> _Exercise_:
Check every line below for the word "went" and copy the ones that have it.
--------------------------------------------------
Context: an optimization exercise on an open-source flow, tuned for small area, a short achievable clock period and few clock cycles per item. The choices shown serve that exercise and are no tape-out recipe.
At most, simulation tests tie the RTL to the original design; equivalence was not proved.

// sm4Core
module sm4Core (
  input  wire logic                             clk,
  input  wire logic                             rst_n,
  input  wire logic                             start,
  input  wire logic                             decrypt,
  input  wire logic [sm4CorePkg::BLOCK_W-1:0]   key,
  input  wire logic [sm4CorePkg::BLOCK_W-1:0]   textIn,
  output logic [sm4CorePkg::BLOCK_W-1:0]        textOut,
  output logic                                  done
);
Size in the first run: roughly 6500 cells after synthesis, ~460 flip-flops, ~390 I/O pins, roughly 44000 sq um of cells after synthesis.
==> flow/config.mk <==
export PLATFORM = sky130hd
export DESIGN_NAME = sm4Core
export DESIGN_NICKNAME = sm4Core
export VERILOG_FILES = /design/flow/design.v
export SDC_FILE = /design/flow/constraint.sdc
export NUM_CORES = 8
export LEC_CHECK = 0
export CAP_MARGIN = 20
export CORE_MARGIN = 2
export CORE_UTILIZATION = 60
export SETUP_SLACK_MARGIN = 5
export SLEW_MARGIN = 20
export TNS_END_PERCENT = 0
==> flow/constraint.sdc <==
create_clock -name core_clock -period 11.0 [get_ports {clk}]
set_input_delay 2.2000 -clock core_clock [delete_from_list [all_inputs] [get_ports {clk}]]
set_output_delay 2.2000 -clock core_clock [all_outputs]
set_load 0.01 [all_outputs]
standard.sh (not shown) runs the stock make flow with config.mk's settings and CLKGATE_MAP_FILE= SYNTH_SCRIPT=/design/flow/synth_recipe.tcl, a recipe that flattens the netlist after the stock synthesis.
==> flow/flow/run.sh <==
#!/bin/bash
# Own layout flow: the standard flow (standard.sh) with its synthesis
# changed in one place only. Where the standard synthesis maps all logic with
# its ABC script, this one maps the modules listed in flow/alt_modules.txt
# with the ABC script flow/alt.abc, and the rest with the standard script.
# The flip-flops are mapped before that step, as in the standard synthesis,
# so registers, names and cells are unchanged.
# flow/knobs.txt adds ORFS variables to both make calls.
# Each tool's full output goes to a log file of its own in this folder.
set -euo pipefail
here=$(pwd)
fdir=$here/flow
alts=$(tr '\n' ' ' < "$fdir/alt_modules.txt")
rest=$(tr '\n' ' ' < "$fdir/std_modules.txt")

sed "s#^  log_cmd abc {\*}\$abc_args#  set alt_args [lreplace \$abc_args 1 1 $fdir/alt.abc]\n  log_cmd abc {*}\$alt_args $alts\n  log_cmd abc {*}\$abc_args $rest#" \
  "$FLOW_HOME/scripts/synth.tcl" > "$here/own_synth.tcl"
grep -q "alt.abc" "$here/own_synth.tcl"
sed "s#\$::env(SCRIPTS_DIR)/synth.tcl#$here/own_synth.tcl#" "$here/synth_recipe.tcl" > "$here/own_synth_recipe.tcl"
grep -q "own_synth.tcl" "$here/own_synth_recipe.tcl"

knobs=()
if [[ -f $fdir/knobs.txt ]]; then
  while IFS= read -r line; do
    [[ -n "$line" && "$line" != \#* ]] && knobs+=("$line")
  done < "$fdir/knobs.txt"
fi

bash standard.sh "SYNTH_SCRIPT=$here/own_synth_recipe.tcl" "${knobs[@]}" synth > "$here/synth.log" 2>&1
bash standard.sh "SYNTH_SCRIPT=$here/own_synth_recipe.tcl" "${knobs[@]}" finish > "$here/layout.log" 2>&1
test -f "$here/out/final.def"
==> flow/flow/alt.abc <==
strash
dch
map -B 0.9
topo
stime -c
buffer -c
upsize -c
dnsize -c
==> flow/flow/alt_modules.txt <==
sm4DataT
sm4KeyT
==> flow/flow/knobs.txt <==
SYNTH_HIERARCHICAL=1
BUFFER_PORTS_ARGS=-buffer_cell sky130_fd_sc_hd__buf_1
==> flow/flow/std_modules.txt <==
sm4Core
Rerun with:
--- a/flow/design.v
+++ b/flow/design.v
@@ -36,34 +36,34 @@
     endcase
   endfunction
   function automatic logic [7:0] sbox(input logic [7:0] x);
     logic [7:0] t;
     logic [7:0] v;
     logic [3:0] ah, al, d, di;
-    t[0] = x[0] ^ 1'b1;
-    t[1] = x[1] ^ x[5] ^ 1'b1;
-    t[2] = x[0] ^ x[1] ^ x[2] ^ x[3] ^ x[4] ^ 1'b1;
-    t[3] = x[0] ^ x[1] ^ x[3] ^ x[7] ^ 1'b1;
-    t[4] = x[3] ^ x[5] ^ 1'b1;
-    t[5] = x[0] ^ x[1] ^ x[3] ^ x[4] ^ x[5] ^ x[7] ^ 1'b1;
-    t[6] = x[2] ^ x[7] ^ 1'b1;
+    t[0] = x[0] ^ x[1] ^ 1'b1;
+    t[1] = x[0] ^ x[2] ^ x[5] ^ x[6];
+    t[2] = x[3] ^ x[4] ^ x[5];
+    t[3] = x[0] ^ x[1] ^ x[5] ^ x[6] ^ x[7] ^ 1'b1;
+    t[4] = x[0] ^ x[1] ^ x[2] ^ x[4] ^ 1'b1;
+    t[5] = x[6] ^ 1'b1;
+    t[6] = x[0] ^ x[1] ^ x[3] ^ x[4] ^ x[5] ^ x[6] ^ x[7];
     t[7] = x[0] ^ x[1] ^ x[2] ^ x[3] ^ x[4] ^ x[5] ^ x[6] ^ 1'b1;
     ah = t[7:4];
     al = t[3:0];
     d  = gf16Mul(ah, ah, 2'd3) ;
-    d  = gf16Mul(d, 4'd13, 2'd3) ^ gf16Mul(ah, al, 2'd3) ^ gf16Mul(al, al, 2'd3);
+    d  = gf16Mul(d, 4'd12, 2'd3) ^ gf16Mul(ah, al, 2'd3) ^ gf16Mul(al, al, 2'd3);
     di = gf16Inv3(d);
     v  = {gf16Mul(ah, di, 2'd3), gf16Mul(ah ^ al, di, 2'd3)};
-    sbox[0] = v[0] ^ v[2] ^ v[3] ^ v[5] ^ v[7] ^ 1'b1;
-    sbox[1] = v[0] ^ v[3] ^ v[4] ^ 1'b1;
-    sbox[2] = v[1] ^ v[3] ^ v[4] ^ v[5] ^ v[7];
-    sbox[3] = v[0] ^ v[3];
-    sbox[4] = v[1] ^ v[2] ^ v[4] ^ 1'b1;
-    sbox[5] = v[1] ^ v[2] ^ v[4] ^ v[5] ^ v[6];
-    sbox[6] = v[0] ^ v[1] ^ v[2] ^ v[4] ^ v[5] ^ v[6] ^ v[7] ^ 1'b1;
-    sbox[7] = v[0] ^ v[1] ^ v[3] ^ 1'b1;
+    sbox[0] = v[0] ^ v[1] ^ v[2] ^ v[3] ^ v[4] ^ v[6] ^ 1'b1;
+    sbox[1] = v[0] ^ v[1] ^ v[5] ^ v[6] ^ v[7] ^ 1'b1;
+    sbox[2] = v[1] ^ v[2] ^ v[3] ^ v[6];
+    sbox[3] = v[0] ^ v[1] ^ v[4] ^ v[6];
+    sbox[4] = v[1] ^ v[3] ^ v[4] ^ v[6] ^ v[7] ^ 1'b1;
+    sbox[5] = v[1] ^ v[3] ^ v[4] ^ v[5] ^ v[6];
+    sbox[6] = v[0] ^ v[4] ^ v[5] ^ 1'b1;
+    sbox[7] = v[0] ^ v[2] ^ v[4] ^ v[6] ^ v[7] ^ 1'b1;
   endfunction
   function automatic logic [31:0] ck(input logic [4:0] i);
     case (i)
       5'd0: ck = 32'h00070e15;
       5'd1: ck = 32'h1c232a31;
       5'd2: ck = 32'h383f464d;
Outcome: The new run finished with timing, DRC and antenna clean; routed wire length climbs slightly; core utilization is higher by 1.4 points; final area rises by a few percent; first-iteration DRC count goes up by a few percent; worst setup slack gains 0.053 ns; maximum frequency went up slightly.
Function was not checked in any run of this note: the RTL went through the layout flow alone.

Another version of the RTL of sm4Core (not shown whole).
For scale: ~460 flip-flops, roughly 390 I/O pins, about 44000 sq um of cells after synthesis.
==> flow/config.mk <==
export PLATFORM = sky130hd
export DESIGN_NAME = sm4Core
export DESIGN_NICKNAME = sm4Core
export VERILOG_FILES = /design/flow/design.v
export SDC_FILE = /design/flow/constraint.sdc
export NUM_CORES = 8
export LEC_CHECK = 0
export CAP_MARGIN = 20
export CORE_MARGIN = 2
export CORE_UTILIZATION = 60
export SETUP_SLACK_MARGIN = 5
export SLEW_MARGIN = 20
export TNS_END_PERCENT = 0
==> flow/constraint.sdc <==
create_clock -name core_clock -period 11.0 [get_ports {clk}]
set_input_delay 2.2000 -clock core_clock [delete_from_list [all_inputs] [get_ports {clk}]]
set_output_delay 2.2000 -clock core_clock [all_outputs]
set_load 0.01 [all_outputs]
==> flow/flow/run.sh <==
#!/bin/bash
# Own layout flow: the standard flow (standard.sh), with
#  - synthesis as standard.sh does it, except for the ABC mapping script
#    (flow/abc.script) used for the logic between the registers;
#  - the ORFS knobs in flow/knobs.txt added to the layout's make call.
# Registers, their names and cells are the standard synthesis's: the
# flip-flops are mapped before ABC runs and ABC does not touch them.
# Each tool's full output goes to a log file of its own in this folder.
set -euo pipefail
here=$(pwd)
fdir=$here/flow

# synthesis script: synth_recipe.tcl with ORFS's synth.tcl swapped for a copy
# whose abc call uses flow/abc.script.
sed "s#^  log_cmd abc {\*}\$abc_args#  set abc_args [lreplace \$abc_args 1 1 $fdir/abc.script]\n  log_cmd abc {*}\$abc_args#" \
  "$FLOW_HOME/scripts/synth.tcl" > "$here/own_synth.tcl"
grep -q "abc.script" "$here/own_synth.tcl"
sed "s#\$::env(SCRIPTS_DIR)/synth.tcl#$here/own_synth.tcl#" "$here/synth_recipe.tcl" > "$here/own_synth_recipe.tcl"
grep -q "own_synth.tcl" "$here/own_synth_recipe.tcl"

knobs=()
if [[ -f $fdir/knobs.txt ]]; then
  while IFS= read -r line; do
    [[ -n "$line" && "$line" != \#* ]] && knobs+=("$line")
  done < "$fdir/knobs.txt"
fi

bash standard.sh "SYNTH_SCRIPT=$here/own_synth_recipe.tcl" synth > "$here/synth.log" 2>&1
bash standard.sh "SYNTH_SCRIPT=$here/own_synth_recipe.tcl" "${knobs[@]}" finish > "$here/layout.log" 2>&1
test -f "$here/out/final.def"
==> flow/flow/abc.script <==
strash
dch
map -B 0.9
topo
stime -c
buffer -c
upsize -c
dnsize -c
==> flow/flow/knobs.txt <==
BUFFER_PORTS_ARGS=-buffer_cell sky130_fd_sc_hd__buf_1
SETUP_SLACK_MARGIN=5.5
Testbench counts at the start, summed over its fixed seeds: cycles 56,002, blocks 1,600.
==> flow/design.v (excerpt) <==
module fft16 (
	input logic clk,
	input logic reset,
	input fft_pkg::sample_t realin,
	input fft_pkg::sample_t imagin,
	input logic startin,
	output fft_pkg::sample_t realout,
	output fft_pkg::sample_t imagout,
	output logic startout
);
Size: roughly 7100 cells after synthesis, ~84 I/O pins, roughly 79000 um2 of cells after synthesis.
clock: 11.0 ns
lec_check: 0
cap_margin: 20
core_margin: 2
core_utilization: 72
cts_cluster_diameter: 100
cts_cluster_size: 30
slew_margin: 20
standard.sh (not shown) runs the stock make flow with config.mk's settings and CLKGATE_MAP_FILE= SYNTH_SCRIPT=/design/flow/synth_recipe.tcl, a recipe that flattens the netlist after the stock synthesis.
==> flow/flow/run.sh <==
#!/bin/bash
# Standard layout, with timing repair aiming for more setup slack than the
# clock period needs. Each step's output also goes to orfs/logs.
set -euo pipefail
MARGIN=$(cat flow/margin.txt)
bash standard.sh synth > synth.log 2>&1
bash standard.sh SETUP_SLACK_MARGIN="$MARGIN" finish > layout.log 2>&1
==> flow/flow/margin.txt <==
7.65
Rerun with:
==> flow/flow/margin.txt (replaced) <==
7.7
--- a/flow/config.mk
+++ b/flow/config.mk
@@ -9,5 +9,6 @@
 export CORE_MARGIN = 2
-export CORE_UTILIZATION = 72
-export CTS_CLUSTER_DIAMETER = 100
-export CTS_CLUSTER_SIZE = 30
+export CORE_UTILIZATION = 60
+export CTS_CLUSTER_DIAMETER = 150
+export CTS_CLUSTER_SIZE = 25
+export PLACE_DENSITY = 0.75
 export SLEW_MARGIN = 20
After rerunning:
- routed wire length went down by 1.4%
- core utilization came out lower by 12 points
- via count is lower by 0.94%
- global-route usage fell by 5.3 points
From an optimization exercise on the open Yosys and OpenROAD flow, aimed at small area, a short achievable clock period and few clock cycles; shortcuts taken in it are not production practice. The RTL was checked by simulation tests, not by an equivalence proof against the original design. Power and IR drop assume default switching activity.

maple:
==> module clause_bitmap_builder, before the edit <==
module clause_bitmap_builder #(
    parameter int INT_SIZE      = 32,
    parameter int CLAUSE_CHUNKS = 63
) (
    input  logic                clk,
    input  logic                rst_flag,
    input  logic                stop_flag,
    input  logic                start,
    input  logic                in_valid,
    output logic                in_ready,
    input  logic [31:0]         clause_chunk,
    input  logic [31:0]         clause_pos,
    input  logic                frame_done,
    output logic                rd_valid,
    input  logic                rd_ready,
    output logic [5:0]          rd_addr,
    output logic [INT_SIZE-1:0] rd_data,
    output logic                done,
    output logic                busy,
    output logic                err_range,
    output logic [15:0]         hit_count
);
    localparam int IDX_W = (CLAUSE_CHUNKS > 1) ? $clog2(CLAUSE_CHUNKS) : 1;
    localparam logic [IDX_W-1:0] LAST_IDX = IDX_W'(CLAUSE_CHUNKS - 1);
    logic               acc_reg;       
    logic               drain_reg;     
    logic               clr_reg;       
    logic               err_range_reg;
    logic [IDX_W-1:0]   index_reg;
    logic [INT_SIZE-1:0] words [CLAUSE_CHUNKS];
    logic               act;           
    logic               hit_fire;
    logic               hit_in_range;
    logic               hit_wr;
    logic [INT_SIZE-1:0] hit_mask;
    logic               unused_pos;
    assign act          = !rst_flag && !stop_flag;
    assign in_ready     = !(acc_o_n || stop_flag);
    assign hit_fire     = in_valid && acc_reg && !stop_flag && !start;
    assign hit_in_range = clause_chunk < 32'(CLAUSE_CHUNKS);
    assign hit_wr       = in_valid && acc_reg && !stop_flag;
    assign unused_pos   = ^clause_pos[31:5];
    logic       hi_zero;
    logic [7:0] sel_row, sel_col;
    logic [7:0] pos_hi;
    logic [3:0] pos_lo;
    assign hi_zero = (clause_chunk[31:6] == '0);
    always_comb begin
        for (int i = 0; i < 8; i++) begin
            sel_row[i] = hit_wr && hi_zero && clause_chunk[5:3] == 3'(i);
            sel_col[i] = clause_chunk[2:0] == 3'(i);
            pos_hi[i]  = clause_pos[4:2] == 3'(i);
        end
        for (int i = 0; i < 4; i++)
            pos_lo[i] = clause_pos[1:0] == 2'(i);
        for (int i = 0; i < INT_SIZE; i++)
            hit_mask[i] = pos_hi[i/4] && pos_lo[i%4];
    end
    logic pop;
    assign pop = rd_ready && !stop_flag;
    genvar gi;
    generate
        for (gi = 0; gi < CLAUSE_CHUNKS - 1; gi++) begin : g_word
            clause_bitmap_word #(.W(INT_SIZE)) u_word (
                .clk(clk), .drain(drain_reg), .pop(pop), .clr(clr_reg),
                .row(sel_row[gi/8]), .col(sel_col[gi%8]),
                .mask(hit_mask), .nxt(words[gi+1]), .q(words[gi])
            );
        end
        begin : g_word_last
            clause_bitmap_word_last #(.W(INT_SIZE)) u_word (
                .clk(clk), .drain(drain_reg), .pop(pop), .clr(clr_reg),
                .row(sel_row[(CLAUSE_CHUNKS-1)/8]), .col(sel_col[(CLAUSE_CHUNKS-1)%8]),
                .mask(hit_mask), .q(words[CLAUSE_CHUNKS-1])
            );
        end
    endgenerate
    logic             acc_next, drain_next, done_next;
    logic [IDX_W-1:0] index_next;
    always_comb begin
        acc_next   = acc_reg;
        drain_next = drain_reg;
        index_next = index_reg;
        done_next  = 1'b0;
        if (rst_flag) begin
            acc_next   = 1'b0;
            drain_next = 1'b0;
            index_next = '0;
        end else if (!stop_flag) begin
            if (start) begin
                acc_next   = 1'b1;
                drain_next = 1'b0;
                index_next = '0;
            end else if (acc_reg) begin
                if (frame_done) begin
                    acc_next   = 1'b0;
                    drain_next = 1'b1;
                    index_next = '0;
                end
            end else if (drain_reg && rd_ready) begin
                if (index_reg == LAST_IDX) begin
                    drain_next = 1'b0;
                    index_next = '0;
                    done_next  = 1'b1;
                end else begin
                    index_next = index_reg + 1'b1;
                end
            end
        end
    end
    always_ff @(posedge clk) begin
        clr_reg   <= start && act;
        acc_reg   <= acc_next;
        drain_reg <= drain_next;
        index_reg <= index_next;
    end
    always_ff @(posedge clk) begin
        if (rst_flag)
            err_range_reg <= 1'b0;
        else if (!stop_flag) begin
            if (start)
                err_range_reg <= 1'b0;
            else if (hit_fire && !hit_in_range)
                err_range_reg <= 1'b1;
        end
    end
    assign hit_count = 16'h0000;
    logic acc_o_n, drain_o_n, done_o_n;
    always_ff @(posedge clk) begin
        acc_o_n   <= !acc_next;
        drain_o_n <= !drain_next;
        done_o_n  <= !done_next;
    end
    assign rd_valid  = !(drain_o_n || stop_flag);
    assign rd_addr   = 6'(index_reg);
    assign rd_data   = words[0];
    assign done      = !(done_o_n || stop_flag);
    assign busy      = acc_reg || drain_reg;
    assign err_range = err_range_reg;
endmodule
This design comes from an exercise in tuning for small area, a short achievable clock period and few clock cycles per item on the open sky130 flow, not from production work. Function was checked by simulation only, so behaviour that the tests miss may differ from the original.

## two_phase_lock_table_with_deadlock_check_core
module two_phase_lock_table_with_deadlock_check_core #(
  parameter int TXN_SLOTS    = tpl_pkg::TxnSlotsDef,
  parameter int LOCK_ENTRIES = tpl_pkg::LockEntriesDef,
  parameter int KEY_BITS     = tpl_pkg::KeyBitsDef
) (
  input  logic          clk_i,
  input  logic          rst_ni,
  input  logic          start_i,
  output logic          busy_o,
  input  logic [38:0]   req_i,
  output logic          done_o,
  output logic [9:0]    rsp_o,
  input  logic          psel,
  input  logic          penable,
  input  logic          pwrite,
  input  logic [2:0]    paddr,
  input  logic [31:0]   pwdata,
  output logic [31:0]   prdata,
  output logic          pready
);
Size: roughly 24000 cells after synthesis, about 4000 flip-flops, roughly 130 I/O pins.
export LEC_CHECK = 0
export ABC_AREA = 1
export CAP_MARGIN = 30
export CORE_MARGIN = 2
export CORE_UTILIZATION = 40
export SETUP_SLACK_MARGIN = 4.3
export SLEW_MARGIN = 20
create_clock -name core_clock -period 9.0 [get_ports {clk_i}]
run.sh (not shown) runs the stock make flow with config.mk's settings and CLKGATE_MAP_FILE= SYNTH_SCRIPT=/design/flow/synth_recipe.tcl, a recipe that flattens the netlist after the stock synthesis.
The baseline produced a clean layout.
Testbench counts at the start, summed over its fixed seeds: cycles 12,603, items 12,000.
--------------------------------------------------
> _Response to the exercise_:
Outcome: The new run finished with timing, DRC and antenna clean; routed wire length climbs slightly; core utilization is higher by 1.4 points; final area rises by a few percent; first-iteration DRC count goes up by a few percent; worst setup slack gains 0.053 ns; maximum frequency went up slightly.
Function was not checked in any run of this note: the RTL went through the layout flow alone.
- routed wire length went down by 1.4%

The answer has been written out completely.